Grass Roots (and Earth Garden magazine, of similar vintage) grew out of the alternative lifestyles subculture that emerged in Australia in the late 1960s and blossomed to fullness in the 1970s. The magazines informed a youthful subculture seeking better ways to live, a populous subculture that fed into the early permaculture design concept.

I found the magazine in a secondhand bookstore in Campbell Town, the largest town on Tasmania’s Midlands Highway, while on an unplanned stopover.

The text, from permacuture’s dawn time of the 1970s, is reproduced as it appeared in Grass Roots with only minor modifications to improve readability.

This is Part 1 of a two-part article. Part 2 is unavailable.

Reproduced with permission.

Today’s fruit, vegetables and flowers are weaklings when compared with the origins of creation. Without man standing guard, his developed strains would quickly be erased from the face of the earth.

Annual cropping is humus depletive and energy expensive, and to my mind leaves much to be desired.

Why grow grain and lettuce if we can farm grain trees and lettuce shrubs? Can we establish a food-plant system that allows planning for a thousand years ahead? Where are the walnut forests of tomorrow? If we are able to establish a permanent tree crop culture, what are the implications for the waste society and an economy based on quick return profits and the maintenance of disease?

Looking around at the lawn-rose culture of suburbia, and the neglect-erosion of the outback, we can see the morality of land use.

The time is coming when. once again, man will have to rely on tree crops for his very survival.

Bill Mollison.

1: Some theoretical considerations.

The tree-crop concept is an advance on conservative and traditional agriculture, but is limited in that it considers only planted dominant species, trees, as the productive unit over sub-dominants.

We have devised, and are practicing, a more complex cultivated forest of three or more tiers, integrated with domestic and useful wild animal species, in an involving and dynamic perennial system, for which we coin the name ‘permaculture’.

Species chosen for the system have the following basic criteria:-

  • they are useful to man, or to his animals as fodder
  • they are self-perpetuating, either as perennial plants, self-seeding species (borage), replaceable from harvest (oca), or self-breeding (most animal species)
  • they are suited to southern Australian temperate regions, more specifically to foothill Tasmania (cool Temperate).

The system is being designed by one of us (D.H.). (ed: David Holmgren) as a study for the T. C. A. E. Hobart (ed: Tasmanian College of Advanced Education, Hobart, later absorbed into the University of Tasmania), and both authors are evolving the system on approx. 1ha. (2.5 acres) at Strickland Avenue, Hobart.

In a total cultivated permaculture, dominant species (oaks, black locust, walnut) are planted over sub-dominants (hazel, feijoa, almond) and understory (berry fruit, vines, smaller guava), and the system closed with a herb layer (lavender, comfrey, borage, strawberry, root crops) at ground level.

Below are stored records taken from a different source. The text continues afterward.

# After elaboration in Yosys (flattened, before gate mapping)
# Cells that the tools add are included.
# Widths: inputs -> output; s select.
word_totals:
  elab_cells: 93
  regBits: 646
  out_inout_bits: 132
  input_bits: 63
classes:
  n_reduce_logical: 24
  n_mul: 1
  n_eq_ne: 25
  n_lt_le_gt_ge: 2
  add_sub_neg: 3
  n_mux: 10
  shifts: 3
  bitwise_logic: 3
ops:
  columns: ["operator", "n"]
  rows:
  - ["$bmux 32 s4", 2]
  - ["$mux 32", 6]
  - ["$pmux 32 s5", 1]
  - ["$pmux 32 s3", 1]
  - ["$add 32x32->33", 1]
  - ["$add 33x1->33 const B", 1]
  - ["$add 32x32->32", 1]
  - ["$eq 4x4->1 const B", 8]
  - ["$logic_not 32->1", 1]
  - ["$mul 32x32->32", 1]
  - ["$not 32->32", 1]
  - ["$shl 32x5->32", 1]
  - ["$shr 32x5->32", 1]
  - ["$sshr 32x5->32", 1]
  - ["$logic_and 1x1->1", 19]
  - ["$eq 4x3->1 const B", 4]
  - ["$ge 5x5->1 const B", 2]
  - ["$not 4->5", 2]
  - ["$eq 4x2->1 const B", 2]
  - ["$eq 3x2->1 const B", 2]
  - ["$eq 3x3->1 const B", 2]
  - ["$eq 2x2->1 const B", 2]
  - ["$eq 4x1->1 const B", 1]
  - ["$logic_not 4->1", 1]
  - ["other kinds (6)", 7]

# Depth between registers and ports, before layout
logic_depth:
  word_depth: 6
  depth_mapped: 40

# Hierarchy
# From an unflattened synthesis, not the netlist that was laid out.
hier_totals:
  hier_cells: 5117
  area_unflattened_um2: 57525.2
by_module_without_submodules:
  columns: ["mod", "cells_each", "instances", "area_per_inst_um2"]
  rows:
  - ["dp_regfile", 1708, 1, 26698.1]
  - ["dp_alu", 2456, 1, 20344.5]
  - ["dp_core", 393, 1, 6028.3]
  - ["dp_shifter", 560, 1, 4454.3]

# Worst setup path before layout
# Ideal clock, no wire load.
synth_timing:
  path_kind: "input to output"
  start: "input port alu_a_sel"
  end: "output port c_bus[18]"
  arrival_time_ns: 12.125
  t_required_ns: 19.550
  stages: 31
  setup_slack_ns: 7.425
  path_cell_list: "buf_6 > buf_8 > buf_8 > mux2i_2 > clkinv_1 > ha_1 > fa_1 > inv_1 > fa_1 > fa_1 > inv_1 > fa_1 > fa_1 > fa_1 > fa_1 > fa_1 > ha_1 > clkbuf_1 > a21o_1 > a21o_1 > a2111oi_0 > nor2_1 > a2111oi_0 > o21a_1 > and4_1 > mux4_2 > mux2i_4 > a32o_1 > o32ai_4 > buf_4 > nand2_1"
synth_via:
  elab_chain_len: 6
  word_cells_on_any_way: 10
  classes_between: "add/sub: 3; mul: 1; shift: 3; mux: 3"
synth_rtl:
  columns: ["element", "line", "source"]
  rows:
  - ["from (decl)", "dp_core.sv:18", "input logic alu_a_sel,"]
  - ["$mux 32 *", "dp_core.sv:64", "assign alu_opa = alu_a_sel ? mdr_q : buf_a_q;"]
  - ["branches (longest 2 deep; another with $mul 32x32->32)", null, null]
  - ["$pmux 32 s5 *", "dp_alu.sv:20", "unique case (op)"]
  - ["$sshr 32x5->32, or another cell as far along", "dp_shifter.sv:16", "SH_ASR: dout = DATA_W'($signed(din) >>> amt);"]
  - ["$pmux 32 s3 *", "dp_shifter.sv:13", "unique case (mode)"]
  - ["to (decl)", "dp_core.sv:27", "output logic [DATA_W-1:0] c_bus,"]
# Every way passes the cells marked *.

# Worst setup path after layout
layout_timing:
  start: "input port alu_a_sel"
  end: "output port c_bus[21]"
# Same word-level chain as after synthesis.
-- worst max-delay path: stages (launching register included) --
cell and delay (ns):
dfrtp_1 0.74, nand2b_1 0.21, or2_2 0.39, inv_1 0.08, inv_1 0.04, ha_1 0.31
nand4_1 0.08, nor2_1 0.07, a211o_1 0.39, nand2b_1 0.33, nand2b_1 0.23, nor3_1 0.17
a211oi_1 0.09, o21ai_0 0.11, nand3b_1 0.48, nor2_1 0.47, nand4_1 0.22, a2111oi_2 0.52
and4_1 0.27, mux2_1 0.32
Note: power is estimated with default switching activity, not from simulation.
File: config.mk
export PLATFORM = sky130hd
export DESIGN_NAME = bq_ff_pid
export DESIGN_NICKNAME = d
export VERILOG_FILES = /design/src/rtl/bq_pkg.sv /design/src/rtl/bq_ctrl.sv /design/src/rtl/bq_datapath.sv /design/src/rtl/bq_ff_pid.sv
export SDC_FILE = /design/constraint.sdc
export NUM_CORES = 2
export LEC_CHECK = 0
export ABC_CLOCK_PERIOD_IN_PS = 17950
export BUFFER_PORTS_ARGS = -buffer_cell sky130_fd_sc_hd__buf_4
export CORE_MARGIN = 2
export CORE_UTILIZATION = 68
export CTS_BUF_LIST = sky130_fd_sc_hd__clkbuf_2 sky130_fd_sc_hd__clkbuf_4 sky130_fd_sc_hd__clkbuf_8
export CTS_CLUSTER_SIZE = 8
export DETAILED_ROUTE_END_ITERATION = 8
export HOLD_SLACK_MARGIN = 0.03
export PLACE_DENSITY = 0.86
export SYNTH_ARGS = -nofsm -noshare
export SYNTH_HDL_FRONTEND = slang
export SYNTH_HIERARCHICAL = 1
export SYNTH_SLANG_ARGS = --single-unit
File: constraint.sdc
create_clock -name clk -period 17.95 [get_ports clk]
set_input_delay 0.8975 -clock clk [delete_from_list [all_inputs] [get_ports clk]]
set_output_delay 0.8975 -clock clk [all_outputs]
set_load 0.01 [all_outputs]
File: src/rtl/bq_pkg.sv
package bq_pkg;
  // strobes from control to datapath, one sample update each
  typedef struct packed {
    logic update;  // run one filter step
    logic patch;   // replace integrator coefficient for this step
  } bqStrb_t;

  localparam int N_SETS  = 2;
  localparam int N_COEFS = 4;
  localparam int ADDR_W  = $clog2(N_COEFS);
  localparam int SET_W   = $clog2(N_SETS);
endpackage

File: src/rtl/bq_ctrl.sv
module bq_ctrl
  import bq_pkg::*;
#(
  parameter int COEF_W = 16,
  parameter int DV_W   = 8
) (
  input  logic                     clk,
  input  logic                     rstN,
  input  logic                     sampleStb,
  input  logic                     transIn,
  input  logic signed [DV_W-1:0]   dvIn,
  input  logic                     cfgWrEn,
  input  logic [SET_W-1:0]         cfgSet,
  input  logic [ADDR_W-1:0]        cfgAddr,
  input  logic signed [COEF_W-1:0] cfgData,
  input  logic [SET_W-1:0]         setSel,
  output bqStrb_t                  strb,
  output logic signed [COEF_W-1:0] b0Act,
  output logic signed [COEF_W-1:0] b1Act,
  output logic signed [COEF_W-1:0] b2Act,
  output logic signed [COEF_W-1:0] gAct
);
  logic signed [COEF_W-1:0] bank [N_SETS][N_COEFS];

  for (genvar s = 0; s < N_SETS; s++) begin : g_set
    for (genvar c = 0; c < N_COEFS; c++) begin : g_coef
      always_ff @(posedge clk) begin
        if (!rstN)
          bank[s][c] <= '0;
        else if (cfgWrEn && cfgSet == SET_W'(s) && cfgAddr == ADDR_W'(c))
          bank[s][c] <= cfgData;
      end
    end
  end

  assign b0Act = bank[setSel][0];
  assign b1Act = bank[setSel][1];
  assign b2Act = bank[setSel][2];
  assign gAct  = bank[setSel][3];

  always_comb begin
    strb.update = sampleStb;
    strb.patch  = sampleStb && transIn && (dvIn != '0);
  end


  idle_bank_chk: assert property (@(posedge clk) disable iff (!rstN)
    (cfgWrEn && cfgSet != setSel) |=> (setSel != $past(setSel)) ||
      ($stable(b0Act) && $stable(b1Act) && $stable(b2Act) && $stable(gAct)));
endmodule

File: src/rtl/bq_datapath.sv
module bq_datapath
  import bq_pkg::*;
#(
  parameter int ERR_W  = 12,
  parameter int COEF_W = 16,
  parameter int DV_W   = 8,
  parameter int DUTY_W = 12,
  parameter int FRAC   = 12
) (
  input  logic                     clk,
  input  logic                     rstN,
  input  bqStrb_t                  strb,
  input  logic signed [ERR_W-1:0]  errIn,
  input  logic signed [DV_W-1:0]   dvIn,
  input  logic signed [COEF_W-1:0] b0Act,
  input  logic signed [COEF_W-1:0] b1Act,
  input  logic signed [COEF_W-1:0] b2Act,
  input  logic signed [COEF_W-1:0] gAct,
  output logic [DUTY_W-1:0]        ctrlOut,
  output logic                     outValid
);
  localparam int ACC_W = COEF_W + DV_W + DUTY_W + ERR_W;
  localparam logic signed [ACC_W-1:0] ONE  = ACC_W'(1) <<< FRAC;
  localparam logic signed [ACC_W-1:0] HALF = ACC_W'(1) <<< (FRAC - 1);
  localparam logic signed [ACC_W-1:0] DMAX = (ACC_W'(1) <<< DUTY_W) - ACC_W'(1);

  logic signed [ERR_W-1:0] xD1, xD2;
  logic [DUTY_W-1:0]       yD1;
  logic signed [ACC_W-1:0] a1Neg, acc, rnd;
  logic [DUTY_W-1:0]       ySat;

  always_comb begin
    a1Neg = ONE;
    if (strb.patch)
      a1Neg = ONE + ACC_W'(dvIn) * ACC_W'(gAct);
    acc = ACC_W'(b0Act) * ACC_W'(errIn)
        + ACC_W'(b1Act) * ACC_W'(xD1)
        + ACC_W'(b2Act) * ACC_W'(xD2)
        + a1Neg * ACC_W'({1'b0, yD1});
    rnd = (acc + HALF) >>> FRAC;
    if (rnd < 0)
      ySat = '0;
    else if (rnd > DMAX)
      ySat = DMAX[DUTY_W-1:0];
    else
      ySat = rnd[DUTY_W-1:0];
  end

  always_ff @(posedge clk) begin
    if (!rstN) begin
      xD1      <= '0;
      xD2      <= '0;
      yD1      <= '0;
      outValid <= 1'b0;
    end else begin
      outValid <= strb.update;
      if (strb.update) begin
        xD1 <= errIn;
        xD2 <= xD1;
        yD1 <= ySat;
      end
    end
  end

  assign ctrlOut = yD1;


  valid_after_stb_chk: assert property (@(posedge clk) disable iff (!rstN)
    strb.update |=> outValid);

  valid_idle_chk: assert property (@(posedge clk) disable iff (!rstN)
    !strb.update |=> !outValid);

  hold_chk: assert property (@(posedge clk) disable iff (!rstN)
    !strb.update |=> $stable(ctrlOut) && $stable(xD1) && $stable(xD2));

  sat_high_chk: assert property (@(posedge clk) disable iff (!rstN)
    (strb.update && rnd > DMAX) |=> ctrlOut == DMAX[DUTY_W-1:0]);

  sat_low_chk: assert property (@(posedge clk) disable iff (!rstN)
    (strb.update && rnd < 0) |=> ctrlOut == '0);
endmodule

File: src/rtl/bq_ff_pid.sv
module bq_ff_pid
  import bq_pkg::*;
#(
  parameter int ERR_W  = 12,
  parameter int COEF_W = 16,
  parameter int DV_W   = 8,
  parameter int DUTY_W = 12,
  parameter int FRAC   = 12
) (
  input  logic                     clk,
  input  logic                     rstN,
  input  logic                     sampleStb,
  input  logic signed [ERR_W-1:0]  errIn,
  input  logic                     transIn,
  input  logic signed [DV_W-1:0]   dvIn,
  input  logic                     cfgWrEn,
  input  logic                     cfgSet,
  input  logic [1:0]               cfgAddr,
  input  logic signed [COEF_W-1:0] cfgData,
  input  logic                     setSel,
  output logic [DUTY_W-1:0]        ctrlOut,
  output logic                     outValid
);
  bqStrb_t strb;
  logic signed [COEF_W-1:0] b0Act, b1Act, b2Act, gAct;

  bq_ctrl #(.COEF_W(COEF_W), .DV_W(DV_W)) uCtrl (
    .clk(clk), .rstN(rstN), .sampleStb(sampleStb), .transIn(transIn),
    .dvIn(dvIn), .cfgWrEn(cfgWrEn), .cfgSet(cfgSet), .cfgAddr(cfgAddr),
    .cfgData(cfgData), .setSel(setSel), .strb(strb),
    .b0Act(b0Act), .b1Act(b1Act), .b2Act(b2Act), .gAct(gAct)
  );

  bq_datapath #(.ERR_W(ERR_W), .COEF_W(COEF_W), .DV_W(DV_W),
                .DUTY_W(DUTY_W), .FRAC(FRAC)) uDp (
    .clk(clk), .rstN(rstN), .strb(strb), .errIn(errIn), .dvIn(dvIn),
    .b0Act(b0Act), .b1Act(b1Act), .b2Act(b2Act), .gAct(gAct),
    .ctrlOut(ctrlOut), .outValid(outValid)
  );
endmodule

=== After elaboration in Yosys (flattened, before gate mapping) ===
Memories as Yosys holds them, arrays and structs flattened.
Cells that the tools add are included.

* Register bits: 37
* Memory bits (writable): 128
* Output and inout bits: 13
* Memories kept: 1

* Add/subtract/negate cells: 5
* Multipliers: 5
* Order comparisons: 2
* Equality and inequality tests: 3
* Mux-type cells: 36
* Bitwise operators: 9
* Reduce and logical (&&, ||, !) cells: 14

{| class="wikitable"
|+ Memory list
! memory !! depth !! width !! rd ports !! clocked after memory_dff !! write ports !! RTL line !! text
|-
| uCtrl.bank || 2 || 64 || 1 || 0 || 2 || bq_ctrl.sv:23 || <nowiki>logic signed [COEF_W-1:0] bank [N_SETS][N_COEFS];</nowiki>
|}

{| class="wikitable"
|+ Operators by type and width
! operator !! count
|-
| 48-bit adder || 3
|-
| 16-bit 2-to-1 mux || 8
|-
| 16-bit by 12-bit multiplier with 28-bit output || 3
|-
| 14-bit by 48-bit adder with 48-bit output (first input constant) || 1
|-
| 48-bit by 13-bit adder with 48-bit output (second input constant) || 1
|-
| 48-bit by 12-bit multiplier with 48-bit output || 1
|-
| 48-bit 2-to-1 mux || 1
|-
| 36-bit by 13-bit > comparator with 1-bit output (second input constant) || 1
|-
| 36-bit by 1-bit less-than comparator with 1-bit output (second input constant) || 1
|-
| 1-bit 2-to-1 mux || 25
|-
| 8-bit by 16-bit multiplier with 24-bit output || 1
|-
| 12-bit 2-to-1 mux || 2
|-
| 1-bit logical AND || 12
|-
| 1-bit OR || 8
|-
| 8-bit nonzero test || 1
|-
| 2-bit == test (second input constant) || 2
|-
| 2-bit by 1-bit == test with 1-bit output (second input constant) || 1
|-
| 2-bit logical NOT || 1
|-
| 1-bit inverter || 1
|}

=== Logic depth before layout (Yosys ltp) ===
An unclocked memory read counts as a cell.

* Depth after elaboration: 10
* Mapped depth: 53
* Depth with buffers taken out: 49

=== Hierarchy ===
Netlist, hierarchy kept.

{| class="wikitable"
|+ Modules (own cells, without submodules)
! module !! times used !! cells each !! area an instance (sq um) !! sequential area each (sq um)
|-
| bq_datapath || 1 || 4,818 || 43,893.3 || 740.7
|-
| bq_ctrl || 1 || 390 || 5,694.2 || 3,843.7
|}

=== Worst setup path before layout ===
Ideal clock, no wire load.

* Kind: in2reg
* From: input setSel
* To: register uDp.yD1[3] (netlist: uDp/ctrlOut[3])
* Setup time: 0.121 ns
* Arrival: 14.573 ns
* Data required time: 17.829 ns
* Setup slack: 3.256 ns
* Stages: 51
* Cells stage by stage: buf_2 buf_2 mux2_2 clkbuf_1 nand2_1 inv_1 fa_1 inv_1 fa_1 fa_1 inv_1 fa_1 inv_1 fa_1 inv_1 fa_1 fa_1 fa_1 (+15 left out) fa_1 inv_1 fa_1 ha_1 ha_1 nor3b_1 a2111oi_0 o221ai_1 a31oi_1 nand4_1 a2111o_1 a221oi_1 nor4b_1 nand4_1 or4_1 clkbuf_1 o21ai_0 o31ai_2

{| class="wikitable"
|+ RTL lines
! what !! RTL line !! text
|-
| from (decl) || bq_ff_pid.sv:20 || <nowiki>input logic setSel,</nowiki>
|-
| memory read 2 x 64 bit * || -- ||
|-
| net b2Act[15] || bq_ff_pid.sv:25 || <nowiki>logic signed [COEF_W-1:0] b0Act, b1Act, b2Act, gAct;</nowiki>
|-
| 16-bit by 12-bit multiplier with 28-bit output * || bq_datapath.sv:38 || <nowiki>+ ACC_W'(b2Act) * ACC_W'(xD2)</nowiki>
|-
| 48-bit adder * || bq_datapath.sv:38 ||
|-
| 48-bit adder * || bq_datapath.sv:39 || <nowiki>+ a1Neg * ACC_W'({1'b0, yD1});</nowiki>
|-
| 48-bit by 13-bit adder with 48-bit output * || bq_datapath.sv:40 || <nowiki>rnd = (acc + HALF) >>> FRAC;</nowiki>
|-
| 36-bit by 13-bit > comparator with 1-bit output || bq_datapath.sv:43 || <nowiki>else if (rnd > DMAX)</nowiki>
|-
| 12-bit 2-to-1 mux || bq_datapath.sv:43 ||
|-
| 12-bit 2-to-1 mux * || bq_datapath.sv:41 || <nowiki>if (rnd < 0)</nowiki>
|-
| to (signal assigned) || bq_datapath.sv:60 || <nowiki>yD1 <= ySat;</nowiki>
|-
| to (decl) || bq_datapath.sv:28 || <nowiki>logic [DUTY_W-1:0] yD1;</nowiki>
|}

The timed path passes the listed nets; every way through them passes the cells marked *.
A chain may end at the register's enable or synchronous reset.

=== Worst setup path after layout ===
* From: input setSel
* To: register uDp.yD1[5] (netlist: uDp/ctrlOut[5])

{| class="wikitable"
|+ RTL lines
! what !! RTL line !! text
|-
| memory read 2 x 64 bit * || -- ||
|-
| net b0Act[7] || bq_ff_pid.sv:25 ||
|-
| 16-bit by 12-bit multiplier with 28-bit output * || bq_datapath.sv:36 || <nowiki>acc = ACC_W'(b0Act) * ACC_W'(errIn)</nowiki>
|-
| 48-bit adder * || bq_datapath.sv:37 || <nowiki>+ ACC_W'(b1Act) * ACC_W'(xD1)</nowiki>
|-
| 48-bit adder * || bq_datapath.sv:38 ||
|-
| 48-bit adder * || bq_datapath.sv:39 ||
|-
| 48-bit by 13-bit adder with 48-bit output * || bq_datapath.sv:40 ||
|-
| 36-bit by 13-bit > comparator with 1-bit output || bq_datapath.sv:43 ||
|-
| 12-bit 2-to-1 mux || bq_datapath.sv:43 ||
|-
| 12-bit 2-to-1 mux * || bq_datapath.sv:41 ||
|}

Marks and branches as above.

==> out/results.ini <==
[timing]
hold_viol=0
finClkSkew_ps=21.9
worst_pin_slew_ps=1230
setup_viol=0
fmax_mhz=63.6
min_period_ps=15730
grt_setup_unrepaired=no
whs_ps=756
fin_crit_sh_pct=87.6
setup-tns-final_ps=0
drv_slew=0
slew-limit-headroom_pct=17.6

[setup_path]
crit_path_frequent_cell=fa_1
arrival_ps=16130
end_kind=flop
crit_slowest_cell=or4_1
cp-start-kind=primary input
cp.required_ps=18350
critPathMaxStageDelay_ps=760
critical-path-top-delay-family=adder cells
criticalPathCategory=in2reg
reg2reg_depth=48
path_max_fanout=64
crit_buf_inv=10
crit_cells=49

[yosys]
avgSynthCellArea_um2=9.52
ys_warn_count=6
yosysUniqueCellTypes=79
synth_edf_count=128
synthArstFlopShare_pct=0
synthFlopType=edfxtp_1
synthesis.nets=6741
ys_ff_latch=165
synth_area_um2=49600
ys_seq_area_share_pct=9.25
synth_cells=5208

[cts]
clkSinkCount=165
worstSkewPairLatency_ps=540
cts-root-buf=clkbuf_8
holdBufCountCts=0
htreeDepth=4
clk_pin_slew_ps=110
cts_tree=built
clock_path_buffers=2
numCtsBuffers=17
cts_setup_buffers=0
cts_resized=0

[cells_and_area]
diodes=0
syn_to_final_growth_pct=2.60
nets=6584
drive_above_1_share_pct=5.11
final_cell_mix=inv_1, fa_1, nand2_1, and2_1, ha_1
final_common_cell=inv_1
num-fill-cells=5253

[detailed_routing]
antenna_left=0
drt-initial-drc-count=3369
finalWirelength_um=130000
via_per_inst=6.00
dr.pass1.iters=8
drc=0
dr_total_vias=36100
wl_per_cell_um=21.6

[place]
numPortBuffers=57
dpl.hpwl_um=104000
gp_congestion=1.01

[grt]
grt_antenna_before_repair=2
grt_pass1_vias=40200
overflow=0
grt_max_degree=77
grt_pass1_wl_um=210000
grtUsageTotal_pct=36.6

[floorplanning]
ios=58
initial_core_util_pct=68.3
core_um2=72600
die_y_um=274
rows=99
die_w_um=274
dieArea_um2=75100

[run]
cap_violations=0

[hold_path]
min_path_cells=3
hold_path_class=reg2reg

[run_status]
outcome=finished, final reports clean

[worst min-delay path, delay by kind of cell (launching register included)]
family / cells / cell delay (ps)
flops: 1 / 310
mux: 1 / 150
buf+inv: 1 / 200
simple gates: 1 / 50
[worst paths after layout]
kind	slack (ps)	start	endpoint
max	2220	setSel	uDp/ctrlOut[5]$_SDFFE_PN0P_
min	760	uDp/xD1[1]$_SDFFE_PN0P_	uDp/xD1[1]$_SDFFE_PN0P_
max reg2reg	3080	uCtrl/bank[0][55]$_SDFFCE_PN0P_	uDp/ctrlOut[5]$_SDFFE_PN0P_
min reg2reg	760	uDp/xD1[1]$_SDFFE_PN0P_	uDp/xD1[1]$_SDFFE_PN0P_
[sequential cells by signal (all words and copies together), names as in the netlist]
| name | cells |
|---|---|
| uCtrl/bank | 128 |
| uDp/ctrlOut | 12 |
| uDp/xD1 | 12 |
| uDp/xD2 | 12 |
| uDp/outValid | 1 |
[kinds of logic (layout without fill, tap and decap cells)]
| family | count (synthesis) | count (layout) | synth area share, % |
|---|---|---|---|
| multiplexers | 94 | 94 | 2.06 |
| AND/OR/NAND/NOR | 1596 | 1596 | 16.0 |
| AO/OA/AOI/OAI | 275 | 275 | 3.75 |
| buffers and inverters | 1483 | 1339 | 11.4 |
| flip-flops | 165 | 165 | 9.25 |
| XOR/XNOR | 107 | 107 | 1.89 |
| adder cells (fa/ha/maj) | 1488 | 1488 | 55.7 |
[synthesized netlist by cell type, drive strengths merged, types with 3 or more instances]
cell | n | area share [%]
a211oi | 9 | 0.14
o211ai | 6 | 0.091
xnor2 | 76 | 1.3
o31ai | 13 | 0.30
fa | 1196 | 48
nand3b | 3 | 0.045
inv | 1198 | 9.1
and2 | 383 | 4.8
o21bai | 7 | 0.11
or3 | 5 | 0.063
nand2b | 42 | 0.53
a311oi | 3 | 0.053
nor2b | 45 | 0.57
o41ai | 4 | 0.071
ha | 292 | 7.4
o21a | 13 | 0.20
a21o | 24 | 0.36
clkinv | 16 | 0.12
o21ai | 68 | 0.69
xor2 | 31 | 0.55
mux2i | 29 | 0.59
or2 | 6 | 0.076
nand2 | 718 | 5.4
a2111o | 3 | 0.068
o221ai | 3 | 0.053
edfxtp | 128 | 7.8
and3 | 89 | 1.1
a2111oi | 6 | 0.12
o22ai | 3 | 0.038
a21oi | 76 | 0.77
clkbuf | 242 | 1.8
nor4b | 3 | 0.083
nor2 | 77 | 0.58
nand4 | 14 | 0.18
nor4 | 6 | 0.10
nand3 | 42 | 0.42
dfxtp | 37 | 1.5
a31oi | 9 | 0.13
mux2 | 65 | 1.5
nor3 | 156 | 1.9
a31o | 3 | 0.053
a221oi | 3 | 0.088
a211o | 6 | 0.11
buf | 27 | 0.33
[routing by layer]
metal / track usage, % / up-vias / share of wire (%)
li1: - / 15200 / -
met1: 44.8 / 18300 / 35
met2: 59.9 / 2204 / 48
met3: 8.72 / 504 / 11
met4: 20.8 / 2 / 6.5
met5: 0 / - / 0.0077
[final cells by class]
| class | instances | area, um2 | area share, % |
|---|---|---|---|
| clock buffers | 17 | 234 | 0.460 |
| clock inverters | 15 | 184 | 0.361 |
| inverters | 1214 | 4560 | 8.96 |
| multi-input cells | 3560 | 39400 | 77.5 |
| flip-flops and latches | 165 | 4590 | 9.02 |
| well taps | 959 | 1200 | 2.36 |
| repair buffers | 93 | 698 | 1.37 |
[stage by stage]
step	setup WS, ps	instances	util [%]	area [um2]
2_1_floorplan	3260	5208	-	49600
4_1_cts	2500	6023	70.1	50900
3_3_place_gp	2170	5991	69.5	50500
3_5_place_dp	1950	5991	69.5	50500
5_1_grt	1410	6023	70.1	50900
6_report	2220	6023	70.1	50900
Power is left out: the tool's default activity adds up to more than one toggle a clock period on the data nets, which glitch-free logic cannot reach.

Edge, aquatic, rock crevice and bog species are selected for specific habitats, and the whole assembly integrated by means of fencing and other structures for animal use as evolution proceeds.

The permaculture system is designed for self-sufficiency without heavy annual input of energy beyond that available as manpower in the community which it is intended to serve (family, farm, village, town). Initial establishment energy is not intended to be greater than for annuals raised under the bio-dynamic system. After establishment, the energy functions turn to control (pruning, cutting) and gathering-storage functions.

Unlike agribusiness, the aim is to distribute, rather than concentrate, the season of yield. Unlike commercial operations, the aim is to diversify product rather than to simplify it. Unlike crop farming, the aim is to produce stable self-regulating systems (as in some pastures, some forests) and, unlike any other system, the aim is to select species to suit all niches and to buffer short and long term climatic change by the selection of species at either end of the hot-cold, wet-dry tolerance limits for the area selected.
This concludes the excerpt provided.